Problem statement ▸ All lines holding the word "finish" should be located in the records and copied.

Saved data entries
======
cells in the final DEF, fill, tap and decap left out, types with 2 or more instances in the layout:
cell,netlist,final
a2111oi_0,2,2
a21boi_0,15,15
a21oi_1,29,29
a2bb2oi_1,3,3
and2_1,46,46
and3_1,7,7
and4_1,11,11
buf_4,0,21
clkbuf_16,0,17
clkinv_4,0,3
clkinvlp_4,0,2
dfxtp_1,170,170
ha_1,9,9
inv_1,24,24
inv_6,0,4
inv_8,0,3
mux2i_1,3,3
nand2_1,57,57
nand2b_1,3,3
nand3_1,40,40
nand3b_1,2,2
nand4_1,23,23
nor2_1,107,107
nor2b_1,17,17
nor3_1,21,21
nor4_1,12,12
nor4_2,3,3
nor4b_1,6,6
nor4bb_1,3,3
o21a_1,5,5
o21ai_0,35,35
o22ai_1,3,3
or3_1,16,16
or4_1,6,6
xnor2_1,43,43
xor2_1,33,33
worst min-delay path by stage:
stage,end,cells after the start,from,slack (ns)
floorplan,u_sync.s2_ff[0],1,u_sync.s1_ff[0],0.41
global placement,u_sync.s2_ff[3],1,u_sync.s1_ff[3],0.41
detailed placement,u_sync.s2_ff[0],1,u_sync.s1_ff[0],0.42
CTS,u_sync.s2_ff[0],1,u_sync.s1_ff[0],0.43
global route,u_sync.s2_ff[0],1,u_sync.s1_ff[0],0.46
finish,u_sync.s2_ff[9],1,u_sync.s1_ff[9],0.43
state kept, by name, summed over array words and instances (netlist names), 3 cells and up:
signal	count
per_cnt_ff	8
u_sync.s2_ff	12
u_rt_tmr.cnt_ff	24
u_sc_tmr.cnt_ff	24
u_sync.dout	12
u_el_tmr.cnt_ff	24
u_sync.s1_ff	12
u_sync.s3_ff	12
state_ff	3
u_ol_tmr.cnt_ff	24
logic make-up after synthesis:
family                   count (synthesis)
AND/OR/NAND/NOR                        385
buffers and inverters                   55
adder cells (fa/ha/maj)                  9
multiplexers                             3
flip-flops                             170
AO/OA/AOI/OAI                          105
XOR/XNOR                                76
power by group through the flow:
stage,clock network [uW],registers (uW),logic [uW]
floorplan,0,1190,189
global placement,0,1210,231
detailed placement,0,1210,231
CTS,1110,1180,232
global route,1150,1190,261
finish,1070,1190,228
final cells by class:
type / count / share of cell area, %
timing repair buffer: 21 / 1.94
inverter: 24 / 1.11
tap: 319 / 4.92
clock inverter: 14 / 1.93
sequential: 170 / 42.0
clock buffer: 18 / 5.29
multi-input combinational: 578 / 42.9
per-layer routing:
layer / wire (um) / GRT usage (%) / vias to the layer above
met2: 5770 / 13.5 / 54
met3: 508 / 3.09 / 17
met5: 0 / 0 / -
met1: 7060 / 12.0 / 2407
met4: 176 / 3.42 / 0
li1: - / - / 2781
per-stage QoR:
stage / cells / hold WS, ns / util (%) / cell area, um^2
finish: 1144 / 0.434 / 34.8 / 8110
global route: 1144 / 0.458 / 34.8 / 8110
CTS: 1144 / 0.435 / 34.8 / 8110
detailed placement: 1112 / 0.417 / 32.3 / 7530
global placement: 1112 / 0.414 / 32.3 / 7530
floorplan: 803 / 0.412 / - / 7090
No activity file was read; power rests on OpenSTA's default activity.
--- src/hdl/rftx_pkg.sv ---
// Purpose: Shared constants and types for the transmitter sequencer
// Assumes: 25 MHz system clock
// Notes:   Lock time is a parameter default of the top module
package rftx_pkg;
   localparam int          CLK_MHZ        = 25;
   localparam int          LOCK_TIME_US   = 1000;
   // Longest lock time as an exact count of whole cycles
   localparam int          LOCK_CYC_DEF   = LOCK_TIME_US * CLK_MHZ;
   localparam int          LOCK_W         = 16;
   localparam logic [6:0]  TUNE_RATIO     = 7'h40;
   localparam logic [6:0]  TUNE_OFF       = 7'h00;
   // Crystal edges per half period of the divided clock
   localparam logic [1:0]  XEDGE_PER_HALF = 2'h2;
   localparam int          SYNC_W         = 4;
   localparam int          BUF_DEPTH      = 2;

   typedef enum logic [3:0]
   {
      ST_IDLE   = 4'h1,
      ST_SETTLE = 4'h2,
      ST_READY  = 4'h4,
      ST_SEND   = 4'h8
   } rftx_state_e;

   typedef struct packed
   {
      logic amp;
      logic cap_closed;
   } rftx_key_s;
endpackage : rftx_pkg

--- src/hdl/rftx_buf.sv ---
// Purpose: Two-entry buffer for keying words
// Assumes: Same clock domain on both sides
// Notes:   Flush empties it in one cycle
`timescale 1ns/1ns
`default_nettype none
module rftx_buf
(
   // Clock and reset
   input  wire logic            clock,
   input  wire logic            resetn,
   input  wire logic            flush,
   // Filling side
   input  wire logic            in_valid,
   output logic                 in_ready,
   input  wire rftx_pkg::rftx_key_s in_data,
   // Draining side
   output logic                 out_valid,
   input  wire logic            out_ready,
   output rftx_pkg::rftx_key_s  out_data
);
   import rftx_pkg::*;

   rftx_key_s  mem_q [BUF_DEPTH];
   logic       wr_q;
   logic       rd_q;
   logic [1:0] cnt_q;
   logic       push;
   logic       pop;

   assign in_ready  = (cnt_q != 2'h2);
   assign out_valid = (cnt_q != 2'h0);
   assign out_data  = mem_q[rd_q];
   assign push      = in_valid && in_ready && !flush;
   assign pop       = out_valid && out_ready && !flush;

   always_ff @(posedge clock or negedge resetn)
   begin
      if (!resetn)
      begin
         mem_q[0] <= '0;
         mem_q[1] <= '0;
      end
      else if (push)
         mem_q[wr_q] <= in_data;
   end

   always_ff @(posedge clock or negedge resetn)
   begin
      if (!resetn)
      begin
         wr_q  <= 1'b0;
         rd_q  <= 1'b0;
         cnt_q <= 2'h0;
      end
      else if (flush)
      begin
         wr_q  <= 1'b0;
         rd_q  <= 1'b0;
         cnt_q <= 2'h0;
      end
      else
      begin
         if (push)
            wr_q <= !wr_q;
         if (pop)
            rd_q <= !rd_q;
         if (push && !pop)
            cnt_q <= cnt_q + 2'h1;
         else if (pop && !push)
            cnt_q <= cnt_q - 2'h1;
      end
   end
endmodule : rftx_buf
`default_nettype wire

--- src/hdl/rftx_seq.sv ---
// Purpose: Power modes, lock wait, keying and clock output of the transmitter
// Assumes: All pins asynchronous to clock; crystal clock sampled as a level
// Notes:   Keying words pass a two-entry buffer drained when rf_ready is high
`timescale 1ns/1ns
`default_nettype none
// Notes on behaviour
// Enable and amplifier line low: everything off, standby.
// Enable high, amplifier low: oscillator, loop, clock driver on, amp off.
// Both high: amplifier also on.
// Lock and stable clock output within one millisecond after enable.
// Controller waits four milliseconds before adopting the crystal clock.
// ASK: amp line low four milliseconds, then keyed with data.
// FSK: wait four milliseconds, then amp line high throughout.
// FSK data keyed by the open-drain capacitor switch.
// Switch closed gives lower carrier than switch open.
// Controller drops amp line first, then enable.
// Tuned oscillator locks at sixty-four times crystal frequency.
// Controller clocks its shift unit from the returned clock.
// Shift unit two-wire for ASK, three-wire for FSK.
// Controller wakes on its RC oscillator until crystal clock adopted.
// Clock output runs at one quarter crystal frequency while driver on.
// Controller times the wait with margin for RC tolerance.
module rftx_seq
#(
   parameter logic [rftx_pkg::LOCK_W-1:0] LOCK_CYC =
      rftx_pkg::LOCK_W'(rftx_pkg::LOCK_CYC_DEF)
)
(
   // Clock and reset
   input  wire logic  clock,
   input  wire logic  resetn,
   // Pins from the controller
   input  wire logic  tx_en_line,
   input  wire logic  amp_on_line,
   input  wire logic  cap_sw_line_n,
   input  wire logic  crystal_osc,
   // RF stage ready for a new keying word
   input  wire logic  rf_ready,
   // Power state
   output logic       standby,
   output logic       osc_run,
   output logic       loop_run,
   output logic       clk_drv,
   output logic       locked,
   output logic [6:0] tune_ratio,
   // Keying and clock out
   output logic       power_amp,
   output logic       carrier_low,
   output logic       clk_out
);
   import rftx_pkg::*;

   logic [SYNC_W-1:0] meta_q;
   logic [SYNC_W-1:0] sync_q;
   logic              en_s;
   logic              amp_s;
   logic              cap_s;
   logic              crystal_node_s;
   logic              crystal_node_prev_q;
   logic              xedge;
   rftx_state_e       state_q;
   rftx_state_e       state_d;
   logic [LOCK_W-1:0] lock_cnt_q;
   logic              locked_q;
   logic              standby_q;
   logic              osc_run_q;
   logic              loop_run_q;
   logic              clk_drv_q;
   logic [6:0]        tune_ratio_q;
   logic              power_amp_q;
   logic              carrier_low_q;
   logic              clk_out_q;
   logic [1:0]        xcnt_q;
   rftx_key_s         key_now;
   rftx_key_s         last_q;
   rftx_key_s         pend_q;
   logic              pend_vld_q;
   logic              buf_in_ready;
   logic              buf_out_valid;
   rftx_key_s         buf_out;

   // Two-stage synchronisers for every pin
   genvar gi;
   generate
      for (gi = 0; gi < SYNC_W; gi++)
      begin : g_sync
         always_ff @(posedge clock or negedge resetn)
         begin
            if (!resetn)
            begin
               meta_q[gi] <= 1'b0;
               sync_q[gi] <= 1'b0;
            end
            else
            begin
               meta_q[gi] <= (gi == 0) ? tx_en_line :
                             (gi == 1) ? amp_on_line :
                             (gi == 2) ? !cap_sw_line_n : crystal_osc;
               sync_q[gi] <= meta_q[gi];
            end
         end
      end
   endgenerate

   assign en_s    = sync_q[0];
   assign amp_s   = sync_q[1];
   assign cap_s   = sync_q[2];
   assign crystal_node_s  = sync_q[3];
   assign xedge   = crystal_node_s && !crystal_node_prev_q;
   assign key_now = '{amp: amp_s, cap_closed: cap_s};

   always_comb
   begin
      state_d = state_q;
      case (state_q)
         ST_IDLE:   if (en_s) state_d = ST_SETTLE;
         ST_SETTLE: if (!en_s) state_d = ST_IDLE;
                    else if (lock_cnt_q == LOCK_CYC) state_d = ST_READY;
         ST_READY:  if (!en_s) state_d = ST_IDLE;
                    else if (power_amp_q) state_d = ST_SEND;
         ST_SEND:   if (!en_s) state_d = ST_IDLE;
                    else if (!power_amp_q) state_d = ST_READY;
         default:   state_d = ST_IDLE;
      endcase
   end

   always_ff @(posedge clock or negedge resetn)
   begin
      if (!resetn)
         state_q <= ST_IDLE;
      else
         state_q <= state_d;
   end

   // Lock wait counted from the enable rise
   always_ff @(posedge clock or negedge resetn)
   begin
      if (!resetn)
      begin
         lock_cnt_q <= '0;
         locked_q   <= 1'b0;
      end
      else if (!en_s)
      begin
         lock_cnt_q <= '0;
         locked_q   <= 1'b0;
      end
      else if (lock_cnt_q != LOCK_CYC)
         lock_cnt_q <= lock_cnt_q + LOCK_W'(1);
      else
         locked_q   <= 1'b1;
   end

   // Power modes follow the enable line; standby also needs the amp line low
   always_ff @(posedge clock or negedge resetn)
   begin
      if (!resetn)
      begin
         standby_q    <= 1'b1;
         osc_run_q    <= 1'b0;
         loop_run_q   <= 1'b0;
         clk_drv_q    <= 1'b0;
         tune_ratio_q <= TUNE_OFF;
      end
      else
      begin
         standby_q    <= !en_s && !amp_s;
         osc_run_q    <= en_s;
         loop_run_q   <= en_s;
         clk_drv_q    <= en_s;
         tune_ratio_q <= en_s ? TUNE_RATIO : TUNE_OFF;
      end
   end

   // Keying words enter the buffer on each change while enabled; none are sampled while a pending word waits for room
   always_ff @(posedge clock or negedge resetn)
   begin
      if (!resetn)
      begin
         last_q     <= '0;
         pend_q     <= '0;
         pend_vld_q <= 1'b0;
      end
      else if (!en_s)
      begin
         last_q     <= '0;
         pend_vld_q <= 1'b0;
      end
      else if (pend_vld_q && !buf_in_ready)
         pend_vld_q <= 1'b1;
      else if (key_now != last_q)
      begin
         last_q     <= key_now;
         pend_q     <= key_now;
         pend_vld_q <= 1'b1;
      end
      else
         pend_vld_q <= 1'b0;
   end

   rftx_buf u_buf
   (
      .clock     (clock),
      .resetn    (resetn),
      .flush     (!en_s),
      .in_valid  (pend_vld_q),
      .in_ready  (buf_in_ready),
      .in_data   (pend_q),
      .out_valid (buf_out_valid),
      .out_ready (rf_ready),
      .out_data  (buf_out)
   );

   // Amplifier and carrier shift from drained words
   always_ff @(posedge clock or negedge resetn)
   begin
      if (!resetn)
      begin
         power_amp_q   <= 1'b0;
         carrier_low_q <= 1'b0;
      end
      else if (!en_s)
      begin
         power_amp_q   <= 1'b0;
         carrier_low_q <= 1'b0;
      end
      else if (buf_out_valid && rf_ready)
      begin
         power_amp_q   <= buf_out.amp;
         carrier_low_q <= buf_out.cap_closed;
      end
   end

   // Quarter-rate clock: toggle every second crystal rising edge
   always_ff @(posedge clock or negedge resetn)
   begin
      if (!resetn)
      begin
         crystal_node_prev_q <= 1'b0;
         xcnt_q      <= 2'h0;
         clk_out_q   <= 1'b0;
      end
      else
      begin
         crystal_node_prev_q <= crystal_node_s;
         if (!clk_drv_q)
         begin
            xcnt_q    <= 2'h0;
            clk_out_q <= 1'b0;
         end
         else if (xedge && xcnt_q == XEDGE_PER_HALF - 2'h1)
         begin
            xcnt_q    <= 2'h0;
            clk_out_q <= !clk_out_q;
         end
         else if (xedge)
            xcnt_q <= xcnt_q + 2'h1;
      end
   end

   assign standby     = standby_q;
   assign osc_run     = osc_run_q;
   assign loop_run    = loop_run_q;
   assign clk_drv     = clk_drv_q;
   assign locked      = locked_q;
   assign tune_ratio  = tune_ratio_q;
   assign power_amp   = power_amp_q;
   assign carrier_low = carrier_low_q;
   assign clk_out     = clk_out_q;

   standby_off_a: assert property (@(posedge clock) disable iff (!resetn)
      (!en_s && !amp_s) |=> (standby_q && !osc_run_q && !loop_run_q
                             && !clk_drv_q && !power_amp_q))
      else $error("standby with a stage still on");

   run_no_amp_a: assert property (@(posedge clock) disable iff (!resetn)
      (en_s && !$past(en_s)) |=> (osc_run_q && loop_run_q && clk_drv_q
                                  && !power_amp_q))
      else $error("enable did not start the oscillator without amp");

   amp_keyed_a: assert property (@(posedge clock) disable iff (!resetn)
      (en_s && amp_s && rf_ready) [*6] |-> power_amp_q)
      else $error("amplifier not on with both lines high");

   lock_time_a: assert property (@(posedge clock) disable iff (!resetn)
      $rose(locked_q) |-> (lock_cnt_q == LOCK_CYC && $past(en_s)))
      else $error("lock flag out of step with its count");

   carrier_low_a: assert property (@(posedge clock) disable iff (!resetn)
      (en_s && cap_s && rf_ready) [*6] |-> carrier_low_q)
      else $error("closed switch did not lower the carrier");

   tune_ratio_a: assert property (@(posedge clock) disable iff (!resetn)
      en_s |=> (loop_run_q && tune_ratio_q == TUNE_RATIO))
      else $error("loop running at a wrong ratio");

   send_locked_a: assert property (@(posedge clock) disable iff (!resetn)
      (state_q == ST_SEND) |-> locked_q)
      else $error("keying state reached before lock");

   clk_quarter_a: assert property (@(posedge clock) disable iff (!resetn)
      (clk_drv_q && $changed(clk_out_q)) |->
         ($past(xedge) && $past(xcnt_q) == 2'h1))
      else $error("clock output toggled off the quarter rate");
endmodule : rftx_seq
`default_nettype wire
======
Task output ▸
finish,u_sync.s2_ff[9],1,u_sync.s1_ff[9],0.43
finish,1070,1190,228
finish: 1144 / 0.434 / 34.8 / 8110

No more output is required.